It often comes as a surprise, or shock, when visitors to Crater Lake National Park arrive in May, June and even July and learn that, sorry, Rim Drive around the lake is still closed by snow. And that’s the messages they’ll likely hear this late spring and early summer.
After several years of relatively little snowfall, at least by Crater Lake standards, since October 1, 2022, the park has received about 625 inches of snow. That’s well over the 487 inches received in recent winter seasons, and that figure is down from the 523-inch average recorded during winter seasons 20 years ago.
While visitors are often disappointed because they can’t loop around the lake on the 33-mile-long Rim Drive, they’re often amazed gazing at, and having their picture taken, walls of snow. Although they are declining, in early May some of those roadside walls were more than 25-feet high.
Just when Rim Drive will entirely open is uncertain. As always, snow removal crews focused their early efforts on Rim Village, including the Crater Lake Lodge, which despite mounds of snow opened for the summer season on May 12. The park’s other concession facilities, including the Annie Creek Gift Shop and the Mazama Village Store, Mazama Village Cabins and the neighboring gas station – all operated by Crater Lake Hospitality – opened May 19. The Mazama Campground, with its 214 tent and RV sites, could partially reopen May 26. The one constant is the Rim Village Cafeteria-Gift Shop, which is open year-round, except when the road from park headquarters to Rim Village is closed because of snow.

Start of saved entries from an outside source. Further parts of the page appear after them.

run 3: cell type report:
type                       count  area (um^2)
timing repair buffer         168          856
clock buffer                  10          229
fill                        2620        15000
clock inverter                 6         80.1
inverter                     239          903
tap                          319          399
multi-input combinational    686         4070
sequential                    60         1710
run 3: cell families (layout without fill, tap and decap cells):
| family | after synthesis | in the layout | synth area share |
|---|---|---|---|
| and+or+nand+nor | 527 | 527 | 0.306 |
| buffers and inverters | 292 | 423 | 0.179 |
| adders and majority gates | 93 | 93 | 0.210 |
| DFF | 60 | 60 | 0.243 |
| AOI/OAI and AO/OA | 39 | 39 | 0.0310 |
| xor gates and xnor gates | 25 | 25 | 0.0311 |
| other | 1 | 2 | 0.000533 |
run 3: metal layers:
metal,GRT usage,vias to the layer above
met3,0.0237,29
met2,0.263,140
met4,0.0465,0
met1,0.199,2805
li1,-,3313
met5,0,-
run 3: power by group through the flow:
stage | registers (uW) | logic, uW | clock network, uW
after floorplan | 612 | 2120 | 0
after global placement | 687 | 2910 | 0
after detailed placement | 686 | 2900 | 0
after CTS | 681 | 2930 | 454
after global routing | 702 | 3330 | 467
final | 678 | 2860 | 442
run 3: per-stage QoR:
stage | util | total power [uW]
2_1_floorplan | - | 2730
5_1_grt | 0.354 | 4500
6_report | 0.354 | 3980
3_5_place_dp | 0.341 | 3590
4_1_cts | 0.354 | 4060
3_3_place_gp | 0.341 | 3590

“It’s probably safe to say that things will be open later this year,” said Marsha McCabe, the park’s chief of interpretation, noting the Rim Village snow-clearing efforts also included the concession dormitory. Munson Valley, where park headquarters and park residences are located, has also been a priority. Efforts to open West Rim Drive from Rim Village to Discovery Point and, later, the North Junction, began in early May. After those sections of Rim Drive are cleared, what will happen next was uncertain in mid-May.
The usual focus is clearing the road from the North Entrance junction to the North Entrance station off Highway 138, which significantly increases visitation because motorists have the option of driving into the park by the North Entrance and out the South Entrance, or vice versa.
But opening North Entrance station, which in less snowy years has sometimes happened by the Memorial Day Weekend, could be further delayed because of a desire to clear East Rim Drive to the Cleetwood Cove parking area/trailhead. That’s because Crater Lake Hospitality plans to fly in new, larger capacity tour boats to the Wizard Island boat dock and train a fleet of boat captains. Tentative plans call for launching the boat tours, which feature interpretive rangers, in early July. But that date could be pushed back if opening East Rim Drive to the Cleetwood Cove is delayed.
Once in service, the offerings will include the standard two-hour cruise around the lake. Other options will include trips to Wizard Island, where passengers can spend several hour layovers hiking to the island’s summit, and/or swimming or fishing before resuming the round-the-lake tour. A third option are Wizard Island shuttles, with boats transporting people directly to the island for layovers before returning directly back to Cleetwood Cove.